● What is expected: The exercise asks you to copy every line below in which "layout" appears.

● Data shown:
.....
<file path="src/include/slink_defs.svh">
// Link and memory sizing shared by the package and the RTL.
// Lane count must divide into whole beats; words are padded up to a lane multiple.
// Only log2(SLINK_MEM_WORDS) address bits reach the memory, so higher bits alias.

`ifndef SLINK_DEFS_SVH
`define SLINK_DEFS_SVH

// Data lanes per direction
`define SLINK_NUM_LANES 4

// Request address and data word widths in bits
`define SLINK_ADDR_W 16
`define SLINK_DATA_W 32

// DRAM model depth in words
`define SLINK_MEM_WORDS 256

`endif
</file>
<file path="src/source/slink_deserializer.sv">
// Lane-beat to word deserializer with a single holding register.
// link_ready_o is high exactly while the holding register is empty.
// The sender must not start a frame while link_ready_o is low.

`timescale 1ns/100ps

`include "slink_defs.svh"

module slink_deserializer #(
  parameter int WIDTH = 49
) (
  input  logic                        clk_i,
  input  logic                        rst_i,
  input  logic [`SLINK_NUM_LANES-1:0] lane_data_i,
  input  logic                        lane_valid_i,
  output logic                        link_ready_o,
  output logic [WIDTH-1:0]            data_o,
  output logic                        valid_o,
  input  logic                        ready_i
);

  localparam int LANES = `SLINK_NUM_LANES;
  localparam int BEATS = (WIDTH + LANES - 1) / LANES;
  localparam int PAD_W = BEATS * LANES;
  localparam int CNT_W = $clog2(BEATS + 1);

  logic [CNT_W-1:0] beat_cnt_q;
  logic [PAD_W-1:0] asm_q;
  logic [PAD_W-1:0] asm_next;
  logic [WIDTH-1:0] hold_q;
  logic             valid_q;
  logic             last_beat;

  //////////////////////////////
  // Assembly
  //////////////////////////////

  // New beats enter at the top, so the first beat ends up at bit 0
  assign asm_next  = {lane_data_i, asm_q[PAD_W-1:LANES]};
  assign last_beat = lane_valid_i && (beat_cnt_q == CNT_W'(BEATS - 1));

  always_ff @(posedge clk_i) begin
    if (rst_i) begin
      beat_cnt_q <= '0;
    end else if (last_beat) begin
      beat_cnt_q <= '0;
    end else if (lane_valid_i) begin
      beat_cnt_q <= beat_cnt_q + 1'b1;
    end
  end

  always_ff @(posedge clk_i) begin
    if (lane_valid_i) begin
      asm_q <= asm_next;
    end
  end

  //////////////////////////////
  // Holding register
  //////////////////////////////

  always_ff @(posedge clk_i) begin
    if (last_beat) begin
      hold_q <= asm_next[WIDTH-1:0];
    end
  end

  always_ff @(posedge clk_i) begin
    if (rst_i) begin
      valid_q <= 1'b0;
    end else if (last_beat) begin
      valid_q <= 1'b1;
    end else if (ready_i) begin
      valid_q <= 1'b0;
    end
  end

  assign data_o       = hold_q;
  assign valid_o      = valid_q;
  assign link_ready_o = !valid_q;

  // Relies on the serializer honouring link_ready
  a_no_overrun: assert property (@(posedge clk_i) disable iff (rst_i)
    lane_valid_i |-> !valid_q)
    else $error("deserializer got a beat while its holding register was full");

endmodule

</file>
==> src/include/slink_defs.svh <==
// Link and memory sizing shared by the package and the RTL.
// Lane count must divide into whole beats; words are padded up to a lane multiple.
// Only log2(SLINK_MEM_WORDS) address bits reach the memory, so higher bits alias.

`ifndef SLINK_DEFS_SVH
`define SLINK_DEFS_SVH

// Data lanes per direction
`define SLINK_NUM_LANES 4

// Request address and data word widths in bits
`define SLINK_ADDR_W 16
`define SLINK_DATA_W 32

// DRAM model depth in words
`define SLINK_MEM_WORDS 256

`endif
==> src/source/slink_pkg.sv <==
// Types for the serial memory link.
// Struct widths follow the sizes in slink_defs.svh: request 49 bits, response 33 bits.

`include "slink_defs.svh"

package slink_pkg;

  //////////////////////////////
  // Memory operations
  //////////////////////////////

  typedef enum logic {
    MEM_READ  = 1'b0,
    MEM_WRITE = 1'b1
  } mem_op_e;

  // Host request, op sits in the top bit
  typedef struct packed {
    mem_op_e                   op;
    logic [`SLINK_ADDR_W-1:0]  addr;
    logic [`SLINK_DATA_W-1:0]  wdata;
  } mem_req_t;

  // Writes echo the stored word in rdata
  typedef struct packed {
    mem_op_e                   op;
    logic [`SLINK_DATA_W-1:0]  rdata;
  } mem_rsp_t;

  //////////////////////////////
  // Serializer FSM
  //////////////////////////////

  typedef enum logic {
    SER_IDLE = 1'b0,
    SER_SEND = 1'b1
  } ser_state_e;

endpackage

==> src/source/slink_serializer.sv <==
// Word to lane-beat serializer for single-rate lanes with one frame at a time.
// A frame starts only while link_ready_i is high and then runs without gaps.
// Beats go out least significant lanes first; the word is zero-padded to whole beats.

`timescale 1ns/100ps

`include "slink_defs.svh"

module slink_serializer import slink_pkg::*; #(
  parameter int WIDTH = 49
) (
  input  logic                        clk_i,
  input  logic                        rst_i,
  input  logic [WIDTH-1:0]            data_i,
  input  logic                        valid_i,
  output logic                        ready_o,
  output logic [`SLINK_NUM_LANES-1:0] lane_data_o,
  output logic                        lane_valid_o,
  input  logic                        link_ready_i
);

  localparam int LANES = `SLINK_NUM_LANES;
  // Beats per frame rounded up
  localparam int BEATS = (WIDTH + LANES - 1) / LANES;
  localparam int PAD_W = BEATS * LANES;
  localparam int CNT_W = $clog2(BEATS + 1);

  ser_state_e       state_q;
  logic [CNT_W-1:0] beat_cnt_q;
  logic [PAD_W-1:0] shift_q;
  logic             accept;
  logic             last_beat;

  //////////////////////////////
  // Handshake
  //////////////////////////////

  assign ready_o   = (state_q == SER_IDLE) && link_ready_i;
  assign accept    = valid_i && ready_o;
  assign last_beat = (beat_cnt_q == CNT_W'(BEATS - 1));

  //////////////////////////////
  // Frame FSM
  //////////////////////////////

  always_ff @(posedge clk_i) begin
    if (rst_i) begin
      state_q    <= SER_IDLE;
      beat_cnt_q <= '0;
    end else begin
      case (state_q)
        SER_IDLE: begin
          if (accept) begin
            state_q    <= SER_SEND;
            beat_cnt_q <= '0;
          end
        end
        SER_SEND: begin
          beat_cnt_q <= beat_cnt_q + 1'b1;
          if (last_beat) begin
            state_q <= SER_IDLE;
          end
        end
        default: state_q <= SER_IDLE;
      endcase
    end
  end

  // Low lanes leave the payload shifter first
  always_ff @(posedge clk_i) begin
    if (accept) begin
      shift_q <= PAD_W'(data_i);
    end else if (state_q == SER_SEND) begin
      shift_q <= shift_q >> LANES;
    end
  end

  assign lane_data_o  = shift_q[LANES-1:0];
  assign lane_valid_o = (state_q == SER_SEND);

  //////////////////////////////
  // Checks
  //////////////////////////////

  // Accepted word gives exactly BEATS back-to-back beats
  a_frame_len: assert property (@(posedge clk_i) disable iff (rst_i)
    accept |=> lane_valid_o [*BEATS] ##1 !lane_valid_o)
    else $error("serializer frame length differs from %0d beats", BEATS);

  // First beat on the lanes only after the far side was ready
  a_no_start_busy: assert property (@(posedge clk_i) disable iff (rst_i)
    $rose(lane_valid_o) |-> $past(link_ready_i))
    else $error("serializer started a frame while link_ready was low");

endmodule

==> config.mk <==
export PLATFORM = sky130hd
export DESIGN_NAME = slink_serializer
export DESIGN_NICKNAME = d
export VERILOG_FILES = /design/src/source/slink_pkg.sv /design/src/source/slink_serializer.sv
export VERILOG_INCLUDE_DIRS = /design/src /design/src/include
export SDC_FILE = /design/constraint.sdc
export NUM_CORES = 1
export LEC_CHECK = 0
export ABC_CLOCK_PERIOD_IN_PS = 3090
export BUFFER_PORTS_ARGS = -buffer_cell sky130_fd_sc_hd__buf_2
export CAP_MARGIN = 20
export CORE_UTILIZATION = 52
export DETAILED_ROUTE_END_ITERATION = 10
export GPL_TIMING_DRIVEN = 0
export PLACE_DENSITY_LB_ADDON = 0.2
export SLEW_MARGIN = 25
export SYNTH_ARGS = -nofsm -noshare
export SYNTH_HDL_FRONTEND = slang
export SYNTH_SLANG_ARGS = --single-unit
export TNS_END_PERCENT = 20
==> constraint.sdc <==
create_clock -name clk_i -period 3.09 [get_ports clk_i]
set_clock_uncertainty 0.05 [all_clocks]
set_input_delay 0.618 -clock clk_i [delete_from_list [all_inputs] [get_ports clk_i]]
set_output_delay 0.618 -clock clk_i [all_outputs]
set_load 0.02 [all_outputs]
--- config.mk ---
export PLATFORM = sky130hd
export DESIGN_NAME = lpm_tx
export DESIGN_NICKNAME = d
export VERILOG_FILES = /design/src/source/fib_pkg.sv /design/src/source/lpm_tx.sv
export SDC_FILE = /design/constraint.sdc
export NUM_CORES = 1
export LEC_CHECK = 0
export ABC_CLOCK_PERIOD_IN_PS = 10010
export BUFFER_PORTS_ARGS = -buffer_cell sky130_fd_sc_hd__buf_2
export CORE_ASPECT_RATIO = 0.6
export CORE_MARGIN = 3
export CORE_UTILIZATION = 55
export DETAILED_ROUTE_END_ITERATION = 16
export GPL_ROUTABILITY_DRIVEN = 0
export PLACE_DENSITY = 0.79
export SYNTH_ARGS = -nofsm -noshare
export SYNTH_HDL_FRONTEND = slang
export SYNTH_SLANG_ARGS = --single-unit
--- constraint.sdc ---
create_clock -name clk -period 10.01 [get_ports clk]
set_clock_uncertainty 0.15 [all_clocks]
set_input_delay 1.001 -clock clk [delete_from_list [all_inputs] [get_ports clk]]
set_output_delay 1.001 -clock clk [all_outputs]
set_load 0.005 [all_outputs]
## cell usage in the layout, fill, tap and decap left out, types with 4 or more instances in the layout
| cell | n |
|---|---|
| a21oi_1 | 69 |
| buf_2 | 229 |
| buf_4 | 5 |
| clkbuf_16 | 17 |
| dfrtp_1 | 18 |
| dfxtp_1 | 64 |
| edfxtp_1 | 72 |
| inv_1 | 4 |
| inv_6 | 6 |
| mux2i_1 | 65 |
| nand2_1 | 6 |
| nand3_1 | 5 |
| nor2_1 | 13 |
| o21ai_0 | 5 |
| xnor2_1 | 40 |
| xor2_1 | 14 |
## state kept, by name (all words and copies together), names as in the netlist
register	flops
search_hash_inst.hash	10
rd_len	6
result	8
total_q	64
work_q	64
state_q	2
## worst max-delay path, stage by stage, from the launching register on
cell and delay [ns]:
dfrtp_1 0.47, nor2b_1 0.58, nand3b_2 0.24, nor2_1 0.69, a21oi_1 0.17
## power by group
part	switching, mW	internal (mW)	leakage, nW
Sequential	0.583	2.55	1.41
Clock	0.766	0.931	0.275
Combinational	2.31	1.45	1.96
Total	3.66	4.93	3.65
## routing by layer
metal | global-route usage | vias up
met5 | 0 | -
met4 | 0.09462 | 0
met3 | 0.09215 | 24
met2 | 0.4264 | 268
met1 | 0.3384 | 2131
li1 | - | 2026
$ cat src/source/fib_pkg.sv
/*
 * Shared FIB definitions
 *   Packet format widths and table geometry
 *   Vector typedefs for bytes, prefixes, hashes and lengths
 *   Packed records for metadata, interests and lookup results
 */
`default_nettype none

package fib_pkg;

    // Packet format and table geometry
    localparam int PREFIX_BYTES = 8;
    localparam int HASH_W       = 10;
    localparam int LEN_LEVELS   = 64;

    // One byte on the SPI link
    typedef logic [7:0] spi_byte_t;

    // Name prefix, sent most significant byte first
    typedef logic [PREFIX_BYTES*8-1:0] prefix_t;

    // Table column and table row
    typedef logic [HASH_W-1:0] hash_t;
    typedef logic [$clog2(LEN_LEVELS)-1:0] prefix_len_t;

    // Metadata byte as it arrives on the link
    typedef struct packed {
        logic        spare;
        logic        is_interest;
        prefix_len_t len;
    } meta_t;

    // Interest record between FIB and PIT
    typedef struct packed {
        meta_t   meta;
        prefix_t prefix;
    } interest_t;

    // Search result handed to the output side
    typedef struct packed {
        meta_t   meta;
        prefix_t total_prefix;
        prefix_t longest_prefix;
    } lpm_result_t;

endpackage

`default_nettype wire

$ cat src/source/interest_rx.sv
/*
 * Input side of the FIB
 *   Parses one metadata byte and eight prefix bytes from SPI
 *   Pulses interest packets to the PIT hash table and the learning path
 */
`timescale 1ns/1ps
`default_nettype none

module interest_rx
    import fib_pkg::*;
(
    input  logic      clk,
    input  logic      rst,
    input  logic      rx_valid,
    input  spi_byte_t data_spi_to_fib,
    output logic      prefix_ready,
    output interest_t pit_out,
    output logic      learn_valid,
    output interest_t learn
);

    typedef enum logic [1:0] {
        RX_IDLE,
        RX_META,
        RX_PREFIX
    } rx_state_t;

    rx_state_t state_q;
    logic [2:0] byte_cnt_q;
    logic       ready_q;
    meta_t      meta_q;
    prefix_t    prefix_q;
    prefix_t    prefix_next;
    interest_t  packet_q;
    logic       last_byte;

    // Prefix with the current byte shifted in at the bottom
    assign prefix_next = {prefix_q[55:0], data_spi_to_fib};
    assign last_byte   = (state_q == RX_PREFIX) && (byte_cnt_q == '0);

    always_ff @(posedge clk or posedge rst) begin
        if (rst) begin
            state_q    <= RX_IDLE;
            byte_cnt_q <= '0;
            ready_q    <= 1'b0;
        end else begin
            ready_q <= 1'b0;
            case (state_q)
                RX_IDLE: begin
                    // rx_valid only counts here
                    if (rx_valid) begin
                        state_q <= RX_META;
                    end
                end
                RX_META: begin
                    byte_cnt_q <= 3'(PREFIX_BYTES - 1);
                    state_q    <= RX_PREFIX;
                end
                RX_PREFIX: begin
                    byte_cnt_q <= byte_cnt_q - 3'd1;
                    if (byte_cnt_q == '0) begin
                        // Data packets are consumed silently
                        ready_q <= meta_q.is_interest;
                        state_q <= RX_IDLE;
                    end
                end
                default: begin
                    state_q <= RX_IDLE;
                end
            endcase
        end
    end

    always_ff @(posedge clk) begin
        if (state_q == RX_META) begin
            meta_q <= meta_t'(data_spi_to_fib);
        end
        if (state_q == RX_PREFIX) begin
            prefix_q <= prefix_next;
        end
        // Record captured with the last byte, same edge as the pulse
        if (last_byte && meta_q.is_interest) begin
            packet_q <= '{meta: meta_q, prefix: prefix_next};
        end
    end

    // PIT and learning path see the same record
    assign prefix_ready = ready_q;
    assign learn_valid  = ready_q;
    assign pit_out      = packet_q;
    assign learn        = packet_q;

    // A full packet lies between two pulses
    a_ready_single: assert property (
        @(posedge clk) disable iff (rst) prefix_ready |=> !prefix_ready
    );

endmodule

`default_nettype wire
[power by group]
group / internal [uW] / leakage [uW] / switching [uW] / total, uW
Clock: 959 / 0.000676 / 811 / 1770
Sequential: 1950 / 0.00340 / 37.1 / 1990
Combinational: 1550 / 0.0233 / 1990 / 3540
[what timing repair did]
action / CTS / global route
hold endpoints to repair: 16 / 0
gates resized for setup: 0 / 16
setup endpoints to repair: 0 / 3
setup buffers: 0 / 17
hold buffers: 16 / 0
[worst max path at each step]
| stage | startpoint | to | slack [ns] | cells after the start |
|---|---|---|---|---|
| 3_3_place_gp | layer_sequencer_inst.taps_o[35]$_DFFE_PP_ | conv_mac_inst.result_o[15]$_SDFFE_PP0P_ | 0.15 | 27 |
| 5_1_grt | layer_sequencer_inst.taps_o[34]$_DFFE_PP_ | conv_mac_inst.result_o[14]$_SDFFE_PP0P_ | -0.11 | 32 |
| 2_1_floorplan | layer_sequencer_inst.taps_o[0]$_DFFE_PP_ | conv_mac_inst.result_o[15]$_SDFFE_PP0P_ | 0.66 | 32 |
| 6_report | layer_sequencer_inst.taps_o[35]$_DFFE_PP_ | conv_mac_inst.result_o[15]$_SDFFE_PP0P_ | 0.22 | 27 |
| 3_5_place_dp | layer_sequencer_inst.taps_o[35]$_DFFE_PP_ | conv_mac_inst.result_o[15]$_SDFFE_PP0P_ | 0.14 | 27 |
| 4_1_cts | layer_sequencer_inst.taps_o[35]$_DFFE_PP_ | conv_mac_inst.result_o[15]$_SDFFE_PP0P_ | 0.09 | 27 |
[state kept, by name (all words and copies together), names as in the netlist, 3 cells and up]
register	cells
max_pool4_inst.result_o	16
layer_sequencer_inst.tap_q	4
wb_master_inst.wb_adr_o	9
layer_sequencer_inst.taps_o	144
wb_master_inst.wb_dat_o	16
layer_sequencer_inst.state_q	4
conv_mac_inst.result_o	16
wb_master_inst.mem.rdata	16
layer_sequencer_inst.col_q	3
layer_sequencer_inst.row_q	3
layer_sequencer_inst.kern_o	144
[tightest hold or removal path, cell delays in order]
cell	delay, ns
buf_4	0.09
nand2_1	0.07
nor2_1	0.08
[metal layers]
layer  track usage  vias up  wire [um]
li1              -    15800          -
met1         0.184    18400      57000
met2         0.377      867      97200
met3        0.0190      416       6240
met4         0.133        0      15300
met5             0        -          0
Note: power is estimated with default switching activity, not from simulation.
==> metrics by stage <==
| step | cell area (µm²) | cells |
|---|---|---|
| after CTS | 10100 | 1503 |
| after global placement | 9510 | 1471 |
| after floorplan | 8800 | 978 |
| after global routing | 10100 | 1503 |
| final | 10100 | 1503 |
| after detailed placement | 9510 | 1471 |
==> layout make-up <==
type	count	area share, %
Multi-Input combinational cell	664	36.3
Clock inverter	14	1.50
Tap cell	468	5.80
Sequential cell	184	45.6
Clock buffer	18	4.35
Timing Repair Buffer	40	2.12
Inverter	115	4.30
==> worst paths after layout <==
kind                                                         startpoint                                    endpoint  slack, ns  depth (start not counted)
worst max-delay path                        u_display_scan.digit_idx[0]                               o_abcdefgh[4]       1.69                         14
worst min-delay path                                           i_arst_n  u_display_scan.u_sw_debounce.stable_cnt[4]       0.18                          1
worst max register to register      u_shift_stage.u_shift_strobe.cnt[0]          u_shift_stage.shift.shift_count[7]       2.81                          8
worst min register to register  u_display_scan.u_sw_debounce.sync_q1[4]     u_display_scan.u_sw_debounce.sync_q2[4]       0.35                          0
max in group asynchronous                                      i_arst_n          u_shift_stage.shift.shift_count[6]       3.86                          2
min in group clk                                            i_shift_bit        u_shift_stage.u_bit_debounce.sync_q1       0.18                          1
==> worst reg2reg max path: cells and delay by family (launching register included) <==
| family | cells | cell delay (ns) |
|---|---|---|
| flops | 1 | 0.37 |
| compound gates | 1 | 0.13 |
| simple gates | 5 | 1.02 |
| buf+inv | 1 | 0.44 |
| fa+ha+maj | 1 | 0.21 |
.....
● Result below:
## cell usage in the layout, fill, tap and decap left out, types with 4 or more instances in the layout
==> layout make-up <==
==> worst paths after layout <==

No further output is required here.